Of the records that follow, copy only the lines from the line containing "endpoints found under the setup" to the line containing "final | 0.0329 | 0.648 | 0 | 0.0530 | 4480", both included, exactly as written.

Provided information ▸
>>

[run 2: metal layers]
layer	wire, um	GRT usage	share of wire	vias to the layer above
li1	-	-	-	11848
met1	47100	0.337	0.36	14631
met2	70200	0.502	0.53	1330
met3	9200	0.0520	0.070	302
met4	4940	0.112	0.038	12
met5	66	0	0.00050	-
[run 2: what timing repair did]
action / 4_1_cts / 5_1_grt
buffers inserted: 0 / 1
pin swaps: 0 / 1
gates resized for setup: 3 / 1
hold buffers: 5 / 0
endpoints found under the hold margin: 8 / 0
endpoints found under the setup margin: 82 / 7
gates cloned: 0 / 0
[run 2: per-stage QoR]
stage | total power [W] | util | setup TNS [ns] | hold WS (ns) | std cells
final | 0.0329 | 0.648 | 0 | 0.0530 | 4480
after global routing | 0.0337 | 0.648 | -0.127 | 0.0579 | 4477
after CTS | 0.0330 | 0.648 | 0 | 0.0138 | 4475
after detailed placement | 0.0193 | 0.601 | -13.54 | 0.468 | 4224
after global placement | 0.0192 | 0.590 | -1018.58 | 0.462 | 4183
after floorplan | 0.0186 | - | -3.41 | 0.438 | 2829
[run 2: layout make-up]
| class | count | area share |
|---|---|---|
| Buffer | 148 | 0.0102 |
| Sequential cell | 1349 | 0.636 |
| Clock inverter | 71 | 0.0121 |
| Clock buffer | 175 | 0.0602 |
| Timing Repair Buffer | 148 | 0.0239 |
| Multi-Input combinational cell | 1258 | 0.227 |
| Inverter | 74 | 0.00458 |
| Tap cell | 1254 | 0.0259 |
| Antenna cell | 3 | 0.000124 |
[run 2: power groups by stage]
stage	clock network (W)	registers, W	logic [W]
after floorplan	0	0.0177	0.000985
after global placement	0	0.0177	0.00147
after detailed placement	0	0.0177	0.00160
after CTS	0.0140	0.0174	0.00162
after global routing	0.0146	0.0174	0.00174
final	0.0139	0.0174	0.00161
--- src/hw/cpuSmCore.sv ---
`timescale 1ns/100ps
`include "cpuSmMacros.svh"

module cpuSmCore (
  input  logic                clk,
  input  logic                rstN,
  input  logic [`TERM_W-1:0]  terms,
  output logic [`STATE_W-1:0] state,
  output logic                dreqN,
  output logic                cycleDone,
  output logic                brN,
  output logic                bgackN,
  output logic                asN,
  output logic                dsN,
  output logic                rwN,
  output logic                fifoRd,
  output logic                fifoWr,
  output logic                halfSel,
  output logic                addrInc
);

  localparam int numTerms = 22;

  localparam logic [`STATE_W-1:0] sIdle      = 5'd0;
  localparam logic [`STATE_W-1:0] sWrStrobe  = 5'd1;
  localparam logic [`STATE_W-1:0] sWrReq     = 5'd2;
  localparam logic [`STATE_W-1:0] sWrRelease = 5'd3;
  localparam logic [`STATE_W-1:0] sRdReq     = 5'd4;
  localparam logic [`STATE_W-1:0] sWrHalf    = 5'd5;
  localparam logic [`STATE_W-1:0] sWrLower   = 5'd7;
  localparam logic [`STATE_W-1:0] sWrDone    = 5'd8;
  localparam logic [`STATE_W-1:0] sRdStrobe  = 5'd9;
  localparam logic [`STATE_W-1:0] sRdDone    = 5'd10;
  localparam logic [`STATE_W-1:0] sRdRelease = 5'd11;
  localparam logic [`STATE_W-1:0] sRdCheck   = 5'd12;
  localparam logic [`STATE_W-1:0] sRdHalf    = 5'd13;
  localparam logic [`STATE_W-1:0] sRdLower   = 5'd15;

  // target state of each term, index order sets priority
  localparam logic [`STATE_W-1:0] termTarget [numTerms] = '{
    sWrReq, sWrReq, sWrReq, sRdReq,
    sWrStrobe, sRdStrobe,
    sWrRelease, sWrHalf, sWrLower, sWrRelease, sWrDone, sIdle, sWrStrobe,
    sRdRelease, sRdHalf, sRdLower, sRdRelease, sRdDone, sRdCheck,
    sIdle, sIdle, sRdStrobe
  };

  logic [`STATE_W-1:0] nextState;
  logic                inStrobe;

  // lowest active term index wins
  always_comb begin
    nextState = state;
    for (int i = numTerms - 1; i >= 0; i--) begin
      if (terms[i]) nextState = termTarget[i];
    end
  end

  always_ff @(posedge clk) begin
    if (!rstN) state <= sIdle;
    else       state <= nextState;
  end

  assign inStrobe = (state == sWrStrobe) | (state == sWrLower) |
                    (state == sRdStrobe) | (state == sRdLower);

  assign dreqN     = ~((state == sWrReq) | (state == sRdReq));   // own bus request
  assign brN       = (state == sIdle);
  assign bgackN    = (state == sIdle) | (state == sWrReq) | (state == sRdReq);
  assign asN       = ~inStrobe;
  assign dsN       = ~inStrobe;
  // write cycle from first strobe through the pop
  assign rwN       = ~((state == sWrStrobe) | (state == sWrHalf) | (state == sWrLower) |
                       (state == sWrRelease) | (state == sWrDone));
  assign cycleDone = (state == sWrDone) | (state == sRdDone);
  assign fifoRd    = (state == sWrDone);
  assign fifoWr    = (state == sRdDone);
  assign addrInc   = cycleDone;                         // one step per long word
  assign halfSel   = (state == sWrLower) | (state == sRdLower);
endmodule
--- src/source/palette_pkg.sv ---
package palette_pkg;

  // Stored palette entry is RGB565
  localparam int COLOUR_W = 16;

  // Width of the byte address carried on the pixel path
  localparam int PIX_ADDR_W = 16;

  typedef struct packed {
    logic sof; // First pixel of a frame
    logic eol; // Last pixel of a line
  } pix_tag_t;

  typedef struct packed {
    logic [PIX_ADDR_W-1:0] addr; // Table byte address
    pix_tag_t              tag;
  } pix_addr_t;

  typedef struct packed {
    logic [COLOUR_W-1:0] colour; // R[15:11] G[10:5] B[4:0]
    pix_tag_t            tag;
  } pix_565_t;

  typedef struct packed {
    logic [7:0] r;
    logic [7:0] g;
    logic [7:0] b;
    pix_tag_t   tag;
  } pix_888_t;

  // Write response state of the colour table
  typedef enum logic {
    WR_IDLE,
    WR_RESP
  } wr_state_t;

endpackage

--- src/source/rgb_expand.sv ---
module rgb_expand (
  input  logic                  aclk,
  input  logic                  aresetn,
  input  logic                  colour_valid,
  input  palette_pkg::pix_565_t colour_in,
  output logic                  pix_valid,
  output palette_pkg::pix_888_t pix_out
);

  import palette_pkg::*;

  logic [4:0] red5;
  logic [5:0] grn6;
  logic [4:0] blu5;
  pix_888_t   pix_next;

  // Split the RGB565 entry
  assign red5 = colour_in.colour[15:11];
  assign grn6 = colour_in.colour[10:5];
  assign blu5 = colour_in.colour[4:0];

  // Top bits repeated into the low end so full scale maps to 8'hff
  assign pix_next.r   = {red5, red5[4:2]};
  assign pix_next.g   = {grn6, grn6[5:4]};
  assign pix_next.b   = {blu5, blu5[4:2]};
  assign pix_next.tag = colour_in.tag; // Markers ride along unchanged

  always_ff @(posedge aclk) begin
    if (!aresetn) begin
      pix_valid <= 1'b0;
    end else begin
      pix_valid <= colour_valid;
    end
  end

  always_ff @(posedge aclk) begin
    pix_out <= pix_next;
  end

endmodule

--- config.mk ---
export PLATFORM = sky130hd
export DESIGN_NAME = rgb_expand
export DESIGN_NICKNAME = d
export VERILOG_FILES = /design/src/source/palette_pkg.sv /design/src/source/rgb_expand.sv
export SDC_FILE = /design/constraint.sdc
export NUM_CORES = 1
export LEC_CHECK = 0
export BUFFER_PORTS_ARGS = -buffer_cell sky130_fd_sc_hd__buf_4
export CORE_MARGIN = 2
export CORE_UTILIZATION = 30
export DETAILED_ROUTE_END_ITERATION = 16
export PLACE_DENSITY = 0.71
export SLEW_MARGIN = 20
export SYNTH_ARGS = -nofsm -noshare
export SYNTH_HDL_FRONTEND = slang
export SYNTH_SLANG_ARGS = --single-unit
--- constraint.sdc ---
create_clock -name aclk -period 0.8 [get_ports aclk]
set_clock_uncertainty 0.1 [all_clocks]
set_input_delay 0.04 -clock aclk [delete_from_list [all_inputs] [get_ports aclk]]
set_output_delay 0.04 -clock aclk [all_outputs]
set_load 0.01 [all_outputs]
; Word level (Yosys, flattened, before mapping)
; Cells that the tools add are included.
; W data, S select, Z words.
[word_totals]
inputBits = 21
ff_bits = 27
word_cells = 6
out_inout_bits = 27

; Depth between registers and ports, before layout
[logic_depth]
depth_word = 0
mapped_depth = 1
ltp_nobuf = 1

; Worst setup path before layout
; OpenSTA, ideal clock, no wires.
[synth_timing]
path_type = register -> output
from = register pix_out[16] (netlist bit)
to = output port pix_out[16] (netlist bit)
t_required_ns = 0.660
t_arrival_ns = 0.485
stages_incl_launch_ff = 2
slack_ns = 0.175
path_buffers = 1
cell_sequence = dfxtp_1 -> buf_4
[synth_rtl]
columns = item, line_no
row1 = from (decl), rgb_expand.sv:7  ; output palette_pkg::pix_888_t pix_out
row2 = from (signal assigned), rgb_expand.sv:37  ; pix_out <= pix_next;
; No word-level cell between the ends.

<<

Solution below ▸
endpoints found under the setup margin: 82 / 7
gates cloned: 0 / 0
[run 2: per-stage QoR]
stage | total power [W] | util | setup TNS [ns] | hold WS (ns) | std cells
final | 0.0329 | 0.648 | 0 | 0.0530 | 4480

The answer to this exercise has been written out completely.